But every time I go there, I think anew of how it isn’t worth it. When you walk in through the huge revolving door, you sense the heaviness the place has. It is heavy with depression and desperation. The place is a cancer that eats away at pensions, welfare and disability. You see the elderly and the poor rooted at the slots machines, ankles wrapped around the prop lever as they feed the machine from another card full of credits. The 25c machines couldn’t possibly take all my money. Besides, it does pay out a little every now and then... You see the desperate people chancing their luck at the tables – they sit with their faces buried in their hands. Meanwhile across them is a cordoned off area where they have to look at the platinum members enjoying complementary drinks, cursing their luck and talking about their lives. Outside the gambling area you see the children – patiently waiting for another night to pass. The might as well be content: this is their second home. When you finally head for the huge revolving door to go home you see the next wave come in with faces gleaming at the thought of a night of opportunity.
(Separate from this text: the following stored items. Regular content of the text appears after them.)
**src/rtl/seg_scan_ctrl.sv**
```systemverilog
// Scan controller for a multiplexed 7-segment display: per-digit hex registers,
// a BLANK/SHOW slot sequencer with anti-ghosting gap, and registered active-low drives.
module seg_scan_ctrl #(
    parameter int N_DIGITS       = 4,
    parameter int REFRESH_CYCLES = 10000,
    parameter int BLANK_CYCLES   = 100,
    localparam int IDX_W         = $clog2(N_DIGITS)
) (
    input  logic                clk,
    input  logic                rst_n,
    input  logic                wr_en,
    input  logic [IDX_W-1:0]    wr_addr,
    input  logic [3:0]          wr_data,
    input  logic [N_DIGITS-1:0] digit_en,
    output logic [6:0]          seg,
    output logic [N_DIGITS-1:0] an,
    output logic [IDX_W-1:0]    scan_idx,
    output logic                frame_tick
);

    localparam int MAX_CYC = (REFRESH_CYCLES > BLANK_CYCLES) ? REFRESH_CYCLES : BLANK_CYCLES;
    localparam int CNT_W   = $clog2(MAX_CYC + 1);

    typedef enum logic {BLANK, SHOW} state_t;

    state_t              state, state_nx;
    logic [CNT_W-1:0]    cnt, cnt_nx;
    logic [IDX_W-1:0]    idx_nx;
    logic                tick_nx;
    logic [6:0]          seg_nx;
    logic [N_DIGITS-1:0] an_nx;
    logic [3:0]          digits [N_DIGITS];

    function automatic logic [6:0] decode(input logic [3:0] v);
        case (v)
            4'h0: decode = 7'h40;
            4'h1: decode = 7'h79;
            4'h2: decode = 7'h24;
            4'h3: decode = 7'h30;
            4'h4: decode = 7'h19;
            4'h5: decode = 7'h12;
            4'h6: decode = 7'h02;
            4'h7: decode = 7'h78;
            4'h8: decode = 7'h00;
            4'h9: decode = 7'h10;
            4'hA: decode = 7'h08;
            4'hB: decode = 7'h03;
            4'hC: decode = 7'h46;
            4'hD: decode = 7'h21;
            4'hE: decode = 7'h06;
            default: decode = 7'h0E;
        endcase
    endfunction

    // Writes are independent of the scan; out-of-range addresses are dropped.
    always_ff @(posedge clk or negedge rst_n) begin
        if (!rst_n) begin
            for (int i = 0; i < N_DIGITS; i++) digits[i] <= '0;
        end else if (wr_en && (32'(wr_addr) < N_DIGITS)) begin
            digits[wr_addr] <= wr_data;
        end
    end

    always_ff @(posedge clk or negedge rst_n) begin
        if (!rst_n) begin
            state      <= BLANK;
            cnt        <= '0;
            scan_idx   <= '0;
            frame_tick <= 1'b0;
            seg        <= 7'h7F;
            an         <= '1;
        end else begin
            state      <= state_nx;
            cnt        <= cnt_nx;
            scan_idx   <= idx_nx;
            frame_tick <= tick_nx;
            seg        <= seg_nx;
            an         <= an_nx;
        end
    end

    // seg/an are computed from the current state so they land one edge behind it.
    always_comb begin
        state_nx = state;
        cnt_nx   = cnt + 1'b1;
        idx_nx   = scan_idx;
        tick_nx  = 1'b0;
        seg_nx   = 7'h7F;
        an_nx    = '1;
        case (state)
            BLANK: begin
                if (cnt == CNT_W'(BLANK_CYCLES - 1)) begin
                    state_nx = SHOW;
                    cnt_nx   = '0;
                end
            end
            SHOW: begin
                if (digit_en[scan_idx]) begin
                    an_nx  = ~(N_DIGITS'(1) << scan_idx);
                    seg_nx = decode(digits[scan_idx]);
                end
                if (cnt == CNT_W'(REFRESH_CYCLES - 1)) begin
                    state_nx = BLANK;
                    cnt_nx   = '0;
                    if (scan_idx == IDX_W'(N_DIGITS - 1)) begin
                        idx_nx  = '0;
                        tick_nx = 1'b1;
                    end else begin
                        idx_nx = scan_idx + 1'b1;
                    end
                end
            end
            default: ;
        endcase
    end

endmodule

```
**config.mk**
```make
export PLATFORM = sky130hd
export DESIGN_NAME = seg_scan_ctrl
export DESIGN_NICKNAME = d
export VERILOG_FILES = /design/src/rtl/seg_scan_ctrl.sv
export SDC_FILE = /design/constraint.sdc
export NUM_CORES = 1
export LEC_CHECK = 0
export ABC_AREA = 1
export CAP_MARGIN = 40
export CORE_ASPECT_RATIO = 0.7
export CORE_UTILIZATION = 47
export DETAILED_ROUTE_END_ITERATION = 8
export GPL_TIMING_DRIVEN = 0
export PLACE_DENSITY_LB_ADDON = 0.12
export SLEW_MARGIN = 20
export SYNTH_ARGS = -nofsm -noshare
export SYNTH_HDL_FRONTEND = slang
export SYNTH_SLANG_ARGS = --single-unit
```
**constraint.sdc**
```tcl
create_clock -name clk -period 1.6 [get_ports clk]
set_input_delay 0.16 -clock clk [delete_from_list [all_inputs] [get_ports clk]]
set_output_delay 0.16 -clock clk [all_outputs]
set_load 0.005 [all_outputs]
```
After elaboration in Yosys (flattened, before gate mapping)
Memory sizes are Yosys's and may differ from the RTL's.
Cells that the tools add are included.
W data, S select, Z words.
- latch bits: 0
- bits in writable memories: 0
- register bits: 45
- memories kept: 1
- ROM bits: 112
- logic and storage cells: 49
- memories (memory ; depth ; width ; rd ports ; clocked after memory_dff ; wr ports ; RTL line ; text):
    (no name shown) ; 16 ; 7 ; 1 ; 0 ; 0 ; 35 ; case (v)
- mux-type cells: 22
- bitwise logic cells: 4
- $mul: 0
- divide/modulo/power cells: 0
- $lt $le $gt $ge: 4
- reduce and logical (&&, ||, !) cells: 2
- add/subtract/negate cells: 2
- eq/ne operators: 3
- shift-type cells: 1
- operator list (kind ; number):
    $mux W14 ; 2
    $pmux W14 S2 ; 1
    $mux W4 ; 5
    $bwmux W16 ; 1
    $add A14 B1 Y14 const B ; 1
    $eq A14 B14 Y1 const B ; 1
    $eq A14 B7 Y1 const B ; 1
    $mux W7 ; 2
    $bmux W4 S2 ; 1
    $demux W4 S2 ; 1
    $ge A3 B3 Y1 const B ; 2
    $mux W1 ; 6
    $not A2 Y3 ; 2
    $not A4 Y4 ; 1
    $shl A1 B2 Y4 const A ; 1
    $lt A2 B3 Y1 const B ; 1
    $lt A3 B1 Y1 const B ; 1
    $add A2 B1 Y2 const B ; 1
    $bmux W1 S2 ; 1
    $eq A2 B2 Y1 const B ; 1
    $mux W2 ; 1
    $pmux W1 S2 ; 1
    $reduce_and A2 Y1 ; 1
    $logic_and A1 B1 Y1 ; 1
    $not A1 Y1 ; 1

Depth between registers and ports, before layout
Gate-level depths: netlist of the first run.
An unclocked memory read counts as a cell.
- depth after elaboration: 7
- depth in mapped cells: 11
- depth with buffers taken out: 10

Worst setup path after synthesis of the first run
Ideal clock, no wire load.
- kind: register to register
- start: reg scan_idx[0]
- end: reg seg[0]
- path buffers: 1
- required time: 1514 ps
- data arrival time: 1455 ps
- clock period less this slack: 1540 ps
- cell stages (with the launch flop): 11
- setup slack: 60 ps
- path through: dfrtp_1 buf_4 nand2_1 nand3_1 nand2_1 inv_1 ha_1 nand3_1 nor2_1 nor2_1 nand3_1
- cells in the longest elaborated chain, start to end: 7
- elaborated cells on any way between the ends: 9
- those cells by class: mux: 7; bitwise: 1; memory: 1
- ends and longest elaborated chain (what ; RTL line ; text):
    start: declaration ; 17 ; output logic [IDX_W-1:0] scan_idx,
    start signal: assignment ; 75 ; scan_idx <= idx_nx;
    $not A2 Y3 (not written as such) ; 100 ; seg_nx = decode(digits[scan_idx]);
    $bmux W4 S2 ; 100 ;
    $mux W4 (not written as such) (2 in series) ; 100 ;
    $mem_v2 Z16 W7 ; - ;
    $mux W7 (*) ; 98 ; if (digit_en[scan_idx]) begin
    $mux W7 (*) ; 90 ; case (state)
    via seg_nx[0] ; 30 ; logic [6:0] seg_nx;
    end signal: assignment ; 77 ; seg <= seg_nx;
    end: declaration ; 15 ; output logic [6:0] seg,
Mark *: on every way through the listed nets, which the timed path passes. The rest lies on a longest branch. The select of a mux whose other input is x is not followed.
A chain may end at the register's enable or synchronous reset.

Final worst setup path of the first run
Ends and elaborated chain as after synthesis.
When you hear what the net gains of the casino is, you can’t help but think that luck’s play is nothing more than trivial in that place.

At least, even when you lost your money, you can still ride the little train back to your parking spot.
No, no, a million times no: a casino will not uplift a community. The work it creates, the charities it donates to – it isn’t worth it. You cannot substitute one problem for another. Simple as that. And when it’s built, you can’t get rid of it.